- **Data shown**
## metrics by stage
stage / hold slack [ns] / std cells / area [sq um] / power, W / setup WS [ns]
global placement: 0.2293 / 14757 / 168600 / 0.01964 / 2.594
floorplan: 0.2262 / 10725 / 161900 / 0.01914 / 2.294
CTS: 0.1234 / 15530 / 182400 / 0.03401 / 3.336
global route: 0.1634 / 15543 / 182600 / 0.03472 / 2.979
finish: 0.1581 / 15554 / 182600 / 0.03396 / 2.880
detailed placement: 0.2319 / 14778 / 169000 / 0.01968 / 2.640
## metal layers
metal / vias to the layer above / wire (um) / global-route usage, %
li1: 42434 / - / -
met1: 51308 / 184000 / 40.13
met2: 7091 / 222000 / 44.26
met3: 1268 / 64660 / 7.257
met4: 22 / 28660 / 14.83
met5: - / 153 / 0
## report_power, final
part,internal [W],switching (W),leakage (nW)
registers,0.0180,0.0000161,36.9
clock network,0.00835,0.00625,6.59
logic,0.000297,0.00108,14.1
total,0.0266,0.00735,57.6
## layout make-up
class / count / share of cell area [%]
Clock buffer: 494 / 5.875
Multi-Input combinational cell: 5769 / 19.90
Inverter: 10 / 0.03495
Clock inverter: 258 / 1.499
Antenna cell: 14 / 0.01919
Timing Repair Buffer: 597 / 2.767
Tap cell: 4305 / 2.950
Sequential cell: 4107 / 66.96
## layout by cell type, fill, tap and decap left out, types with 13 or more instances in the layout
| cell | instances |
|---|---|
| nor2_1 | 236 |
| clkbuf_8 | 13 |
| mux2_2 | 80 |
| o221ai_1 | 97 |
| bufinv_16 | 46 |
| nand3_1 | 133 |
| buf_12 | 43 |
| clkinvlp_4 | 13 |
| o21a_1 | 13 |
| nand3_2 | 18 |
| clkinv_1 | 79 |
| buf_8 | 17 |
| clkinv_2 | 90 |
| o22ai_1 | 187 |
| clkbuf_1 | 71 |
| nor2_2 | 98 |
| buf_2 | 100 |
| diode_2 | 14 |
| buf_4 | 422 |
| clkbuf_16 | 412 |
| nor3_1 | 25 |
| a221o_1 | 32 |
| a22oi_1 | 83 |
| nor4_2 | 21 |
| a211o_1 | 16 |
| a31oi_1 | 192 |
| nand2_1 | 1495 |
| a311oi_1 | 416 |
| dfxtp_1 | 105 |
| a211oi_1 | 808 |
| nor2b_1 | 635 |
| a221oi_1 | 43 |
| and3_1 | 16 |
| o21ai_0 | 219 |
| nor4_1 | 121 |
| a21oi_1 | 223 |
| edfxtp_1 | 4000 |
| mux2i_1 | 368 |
File: config.mk
export PLATFORM = sky130hd
export DESIGN_NAME = usb_rx_frame_mover
export DESIGN_NICKNAME = d
export VERILOG_FILES = /design/src/rtl/usb_rx_frame_mover.sv
export SDC_FILE = /design/constraint.sdc
export NUM_CORES = 1
export LEC_CHECK = 0
export BUFFER_PORTS_ARGS = -buffer_cell sky130_fd_sc_hd__buf_2
export CORE_UTILIZATION = 40
export CTS_BUF_LIST = sky130_fd_sc_hd__clkbuf_8
export DETAILED_ROUTE_END_ITERATION = 8
export GPL_TIMING_DRIVEN = 0
export HOLD_SLACK_MARGIN = 0.12
export PLACE_DENSITY = 0.66
export SLEW_MARGIN = 20
export SYNTH_ARGS = -nofsm -noshare
export SYNTH_HDL_FRONTEND = slang
export SYNTH_SLANG_ARGS = --single-unit
File: constraint.sdc
create_clock -name pheriphal_clk_clk -period 4.44 [get_ports pheriphal_clk_clk]
set_input_delay 0.666 -clock pheriphal_clk_clk [delete_from_list [all_inputs] [get_ports pheriphal_clk_clk]]
set_output_delay 0.666 -clock pheriphal_clk_clk [all_outputs]
set_load 0.01 [all_outputs]
File: src/rtl/usb_rx_frame_mover.sv
// Moves one validated frame from USB RX RAM into USB data RAM, then releases the RX buffer and raises irq.
// Optional trailing-checksum verification is enabled by defining USB_FRAME_CHECKSUM_EN.
module usb_rx_frame_mover #(
    parameter int          ADDR_W = 11,
    parameter logic [15:0] MAGIC  = 16'hA55A
) (
    input  logic              pheriphal_clk_clk,
    input  logic              pheriphal_reset_reset,
    input  logic              rx_ready,
    output logic              rx_release,
    output logic              irq,
    input  logic              irq_clr,
    output logic              busy,
    output logic              err,
    output logic [ADDR_W-1:0] frame_len,
    output logic [ADDR_W-1:0] usb_rx_ram_s1_address,
    output logic              usb_rx_ram_s1_chipselect,
    output logic              usb_rx_ram_s1_clken,
    output logic              usb_rx_ram_s1_write,
    input  logic [31:0]       usb_rx_ram_s1_readdata,
    output logic [ADDR_W-1:0] usb_data_ram_s2_address,
    output logic              usb_data_ram_s2_chipselect,
    output logic              usb_data_ram_s2_clken,
    output logic              usb_data_ram_s2_write,
    output logic [31:0]       usb_data_ram_s2_writedata,
    output logic [3:0]        usb_data_ram_s2_byteenable
);
    typedef enum logic [2:0] {
        S_IDLE, S_HDR, S_DECODE, S_COPY,
`ifdef USB_FRAME_CHECKSUM_EN
        S_CHK,
`endif
        S_DONE, S_WAIT_LOW
    } state_t;

    localparam logic [ADDR_W-1:0] ALL1 = '1;
`ifdef USB_FRAME_CHECKSUM_EN
    localparam logic [ADDR_W-1:0] N_MAX = ALL1 - ADDR_W'(2);
`else
    localparam logic [ADDR_W-1:0] N_MAX = ALL1 - ADDR_W'(1);
`endif

    state_t            state_q, state_d;
    logic [ADDR_W-1:0] len_q, len_d;
    logic [ADDR_W-1:0] k_q, k_d;
    logic              ferr_q, ferr_d;
    logic              irq_q, irq_d;
    logic              err_q, err_d;
    logic [ADDR_W-1:0] frame_len_q, frame_len_d;
`ifdef USB_FRAME_CHECKSUM_EN
    logic [31:0]       sum_q, sum_d;
`endif
    logic              rd_en, wr_en;
    logic [ADDR_W-1:0] rd_addr;
    logic [ADDR_W-1:0] hdr_len;
    logic [ADDR_W:0]   kp1, kp2;

    assign hdr_len = usb_rx_ram_s1_readdata[ADDR_W-1:0];
    assign kp1     = {1'b0, k_q} + (ADDR_W+1)'(1);
    assign kp2     = {1'b0, k_q} + (ADDR_W+1)'(2);

    always_comb begin
        state_d     = state_q;
        len_d       = len_q;
        k_d         = k_q;
        ferr_d      = ferr_q;
        irq_d       = irq_q & ~irq_clr;
        err_d       = err_q & ~irq_clr;
        frame_len_d = frame_len_q;
`ifdef USB_FRAME_CHECKSUM_EN
        sum_d       = sum_q;
`endif
        rd_en       = 1'b0;
        rd_addr     = '0;
        wr_en       = 1'b0;
        case (state_q)
            S_IDLE: if (rx_ready) state_d = S_HDR;
            S_HDR: begin
                rd_en   = 1'b1;
                state_d = S_DECODE;
            end
            S_DECODE: begin
                len_d  = hdr_len;
                k_d    = '0;
                ferr_d = 1'b0;
`ifdef USB_FRAME_CHECKSUM_EN
                sum_d  = '0;
`endif
                if (usb_rx_ram_s1_readdata[31:16] != MAGIC || hdr_len > N_MAX) begin
                    ferr_d  = 1'b1;
                    state_d = S_DONE;
                end else if (hdr_len == '0) begin
`ifdef USB_FRAME_CHECKSUM_EN
                    rd_en   = 1'b1;
                    rd_addr = ADDR_W'(1);
                    state_d = S_CHK;
`else
                    state_d = S_DONE;
`endif
                end else begin
                    rd_en   = 1'b1;
                    rd_addr = ADDR_W'(1);
                    state_d = S_COPY;
                end
            end
            S_COPY: begin
                wr_en = 1'b1;
                k_d   = kp1[ADDR_W-1:0];
`ifdef USB_FRAME_CHECKSUM_EN
                sum_d = sum_q + usb_rx_ram_s1_readdata;
                // Prefetch runs one word past the payload to fetch the checksum.
                if (kp2 <= {1'b0, len_q} + (ADDR_W+1)'(1)) begin
`else
                if (kp2 <= {1'b0, len_q}) begin
`endif
                    rd_en   = 1'b1;
                    rd_addr = kp2[ADDR_W-1:0];
                end
                if (kp1 == {1'b0, len_q}) begin
`ifdef USB_FRAME_CHECKSUM_EN
                    state_d = S_CHK;
`else
                    state_d = S_DONE;
`endif
                end
            end
`ifdef USB_FRAME_CHECKSUM_EN
            S_CHK: begin
                if (usb_rx_ram_s1_readdata != sum_q) ferr_d = 1'b1;
                state_d = S_DONE;
            end
`endif
            S_DONE: begin
                // Set wins over a same-cycle irq_clr; err reflects this frame only.
                irq_d = 1'b1;
                err_d = ferr_q;
                if (!ferr_q) frame_len_d = len_q;
                state_d = S_WAIT_LOW;
            end
            S_WAIT_LOW: if (!rx_ready) state_d = S_IDLE;
            default: state_d = S_IDLE;
        endcase
    end

    always_ff @(posedge pheriphal_clk_clk or posedge pheriphal_reset_reset) begin
        if (pheriphal_reset_reset) begin
            state_q     <= S_IDLE;
            len_q       <= '0;
            k_q         <= '0;
            ferr_q      <= 1'b0;
            irq_q       <= 1'b0;
            err_q       <= 1'b0;
            frame_len_q <= '0;
`ifdef USB_FRAME_CHECKSUM_EN
            sum_q       <= '0;
`endif
        end else begin
            state_q     <= state_d;
            len_q       <= len_d;
            k_q         <= k_d;
            ferr_q      <= ferr_d;
            irq_q       <= irq_d;
            err_q       <= err_d;
            frame_len_q <= frame_len_d;
`ifdef USB_FRAME_CHECKSUM_EN
            sum_q       <= sum_d;
`endif
        end
    end

    assign rx_release                 = (state_q == S_DONE);
    assign busy                       = (state_q != S_IDLE) && (state_q != S_WAIT_LOW);
    assign irq                        = irq_q;
    assign err                        = err_q;
    assign frame_len                  = frame_len_q;
    assign usb_rx_ram_s1_address      = rd_addr;
    assign usb_rx_ram_s1_chipselect   = rd_en;
    assign usb_rx_ram_s1_clken        = rd_en;
    assign usb_rx_ram_s1_write        = 1'b0;
    assign usb_data_ram_s2_address    = wr_en ? k_q : '0;
    assign usb_data_ram_s2_chipselect = wr_en;
    assign usb_data_ram_s2_clken      = wr_en;
    assign usb_data_ram_s2_write      = wr_en;
    assign usb_data_ram_s2_writedata  = wr_en ? usb_rx_ram_s1_readdata : '0;
    assign usb_data_ram_s2_byteenable = wr_en ? 4'hF : 4'h0;
endmodule

==> results of run 1 <==
==> power by group <==
| part | internal, mW | total, mW | switching [mW] |
|---|---|---|---|
| sequential | 0.440 | 0.539 | 0.0990 |
| clock | 0.171 | 0.315 | 0.144 |
| combinational | 0.375 | 0.962 | 0.587 |
| total | 0.986 | 1.82 | 0.831 |
==> metrics by stage <==
stage	power (mW)	hold WS [ns]	instances	area, um2	util
detailed placement	1.50	0.491	556	3660	0.527
global route	1.96	0.394	564	3780	0.545
CTS	1.82	0.379	564	3780	0.544
finish	1.82	0.367	564	3780	0.545
floorplan	1.16	0.462	346	2950	-
global placement	1.48	0.489	555	3630	0.523
==> routing by layer <==
| layer | up-vias | GRT usage | wire length (um) |
|---|---|---|---|
| met4 | 0 | 0.0462 | 55 |
| met1 | 1415 | 0.343 | 4170 |
| met5 | - | 0 | 0 |
| met3 | 6 | 0.0283 | 446 |
| li1 | 1453 | - | - |
| met2 | 84 | 0.374 | 4270 |
==> layout make-up <==
class                   instances  share of cell area
flip-flops and latches         39               0.258
plain buffers                  34              0.0476
repair buffers                114               0.157
clock inverters                 3              0.0126
well taps                      96              0.0317
multi-input cells             254               0.456
clock buffers                   5              0.0182
inverters                      19              0.0188
==> logic make-up after synthesis <==
logic type,share of synthesized area
simple gates,0.273
compound gates,0.126
buf+inv,0.0849
flops,0.331
xor+xnor,0.0713
fa+ha+maj,0.0594
mux,0.0526
other cells,0.00127
**src/rtl/instr_executor.sv**
```systemverilog
// Sequential instruction executor: fetches a wrapping range of instruction-register
// locations and streams one signed result per location. INSTR_EXEC_DIVMOD_EN enables DIV/MOD.

package instr_executor_pkg;
  localparam int unsigned ADDR_W = 5;
  localparam int unsigned OPC_W  = 4;
  localparam int unsigned OP_W   = 32;

  typedef logic [ADDR_W-1:0] address_t;

  typedef struct packed {
    logic [OPC_W-1:0]       opc;
    logic signed [OP_W-1:0] op_a;
    logic signed [OP_W-1:0] op_b;
  } instruction_t;

  typedef enum logic [OPC_W-1:0] {
    OPC_ZERO  = 4'd0,
    OPC_PASSA = 4'd1,
    OPC_PASSB = 4'd2,
    OPC_ADD   = 4'd3,
    OPC_SUB   = 4'd4,
    OPC_MULT  = 4'd5,
    OPC_DIV   = 4'd6,
    OPC_MOD   = 4'd7
  } opcode_e;
endpackage

module instr_executor
  import instr_executor_pkg::*;
#(
  parameter int unsigned RES_W = 64
) (
  input  logic                    clk,
  input  logic                    reset,
  input  logic                    start,
  input  address_t                first_ptr,
  input  address_t                last_ptr,
  output address_t                read_pointer,
  input  instruction_t            instruction_word,
  output logic                    res_valid,
  input  logic                    res_ready,
  output logic signed [RES_W-1:0] res_data,
  output address_t                res_addr,
  output logic                    res_err,
  output logic                    busy,
  output logic                    done
);

  typedef enum logic [2:0] {
    IDLE  = 3'd0,
    FETCH = 3'd1,
    EXEC  = 3'd2,
    OUT   = 3'd3,
    DONE  = 3'd4
  } state_e;

  state_e       state, state_next;
  address_t     ptr, ptr_next;
  address_t     end_ptr, end_ptr_next;
  instruction_t instr_q;

  logic signed [RES_W-1:0] a_ext, b_ext, calc_data;
  logic                    calc_err;

  // Next-state and range-pointer logic
  always_comb begin
    state_next   = state;
    ptr_next     = ptr;
    end_ptr_next = end_ptr;
    case (state)
      IDLE: begin
        if (start) begin
          ptr_next     = first_ptr;
          end_ptr_next = last_ptr;
          state_next   = FETCH;
        end
      end
      FETCH: state_next = EXEC;
      EXEC:  state_next = OUT;
      OUT: begin
        if (res_ready) begin
          if (ptr == end_ptr) begin
            state_next = DONE;
          end else begin
            ptr_next   = ptr + address_t'(1);
            state_next = FETCH;
          end
        end
      end
      DONE:    state_next = IDLE;
      default: state_next = IDLE;
    endcase
  end

  // Operands widened with sign so products and quotients cannot overflow
  assign a_ext = {{(RES_W-OP_W){instr_q.op_a[OP_W-1]}}, instr_q.op_a};
  assign b_ext = {{(RES_W-OP_W){instr_q.op_b[OP_W-1]}}, instr_q.op_b};

  // Result computation from the captured instruction
  always_comb begin
    calc_data = '0;
    calc_err  = 1'b0;
    case (instr_q.opc)
      OPC_ZERO:  calc_data = '0;
      OPC_PASSA: calc_data = a_ext;
      OPC_PASSB: calc_data = b_ext;
      OPC_ADD:   calc_data = a_ext + b_ext;
      OPC_SUB:   calc_data = a_ext - b_ext;
      OPC_MULT:  calc_data = a_ext * b_ext;
`ifdef INSTR_EXEC_DIVMOD_EN
      OPC_DIV: begin
        if (b_ext == '0) calc_err  = 1'b1;
        else             calc_data = a_ext / b_ext;
      end
      OPC_MOD: begin
        if (b_ext == '0) calc_err  = 1'b1;
        else             calc_data = a_ext % b_ext;
      end
`endif
      default:   calc_err = 1'b1;
    endcase
  end

  // State, datapath and registered outputs (status outputs follow the next state)
  always_ff @(posedge clk) begin
    if (reset) begin
      state        <= IDLE;
      ptr          <= '0;
      end_ptr      <= '0;
      instr_q      <= '0;
      read_pointer <= '0;
      res_valid    <= 1'b0;
      res_data     <= '0;
      res_addr     <= '0;
      res_err      <= 1'b0;
      busy         <= 1'b0;
      done         <= 1'b0;
    end else begin
      state     <= state_next;
      ptr       <= ptr_next;
      end_ptr   <= end_ptr_next;
      busy      <= (state_next != IDLE);
      res_valid <= (state_next == OUT);
      done      <= (state_next == DONE);
      if (state_next == FETCH) read_pointer <= ptr_next;
      if (state == FETCH)      instr_q      <= instruction_word;
      if (state == EXEC) begin
        res_data <= calc_data;
        res_addr <= ptr;
        res_err  <= calc_err;
      end
    end
  end

endmodule

```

- **Work instruction**
Give back, unchanged, the run of lines in the listing above that begins at the line containing "## layout by" and ends at the line containing "edfxtp_1 | 4000 |", both included.

- **Final answer**
## layout by cell type, fill, tap and decap left out, types with 13 or more instances in the layout
| cell | instances |
|---|---|
| nor2_1 | 236 |
| clkbuf_8 | 13 |
| mux2_2 | 80 |
| o221ai_1 | 97 |
| bufinv_16 | 46 |
| nand3_1 | 133 |
| buf_12 | 43 |
| clkinvlp_4 | 13 |
| o21a_1 | 13 |
| nand3_2 | 18 |
| clkinv_1 | 79 |
| buf_8 | 17 |
| clkinv_2 | 90 |
| o22ai_1 | 187 |
| clkbuf_1 | 71 |
| nor2_2 | 98 |
| buf_2 | 100 |
| diode_2 | 14 |
| buf_4 | 422 |
| clkbuf_16 | 412 |
| nor3_1 | 25 |
| a221o_1 | 32 |
| a22oi_1 | 83 |
| nor4_2 | 21 |
| a211o_1 | 16 |
| a31oi_1 | 192 |
| nand2_1 | 1495 |
| a311oi_1 | 416 |
| dfxtp_1 | 105 |
| a211oi_1 | 808 |
| nor2b_1 | 635 |
| a221oi_1 | 43 |
| and3_1 | 16 |
| o21ai_0 | 219 |
| nor4_1 | 121 |
| a21oi_1 | 223 |
| edfxtp_1 | 4000 |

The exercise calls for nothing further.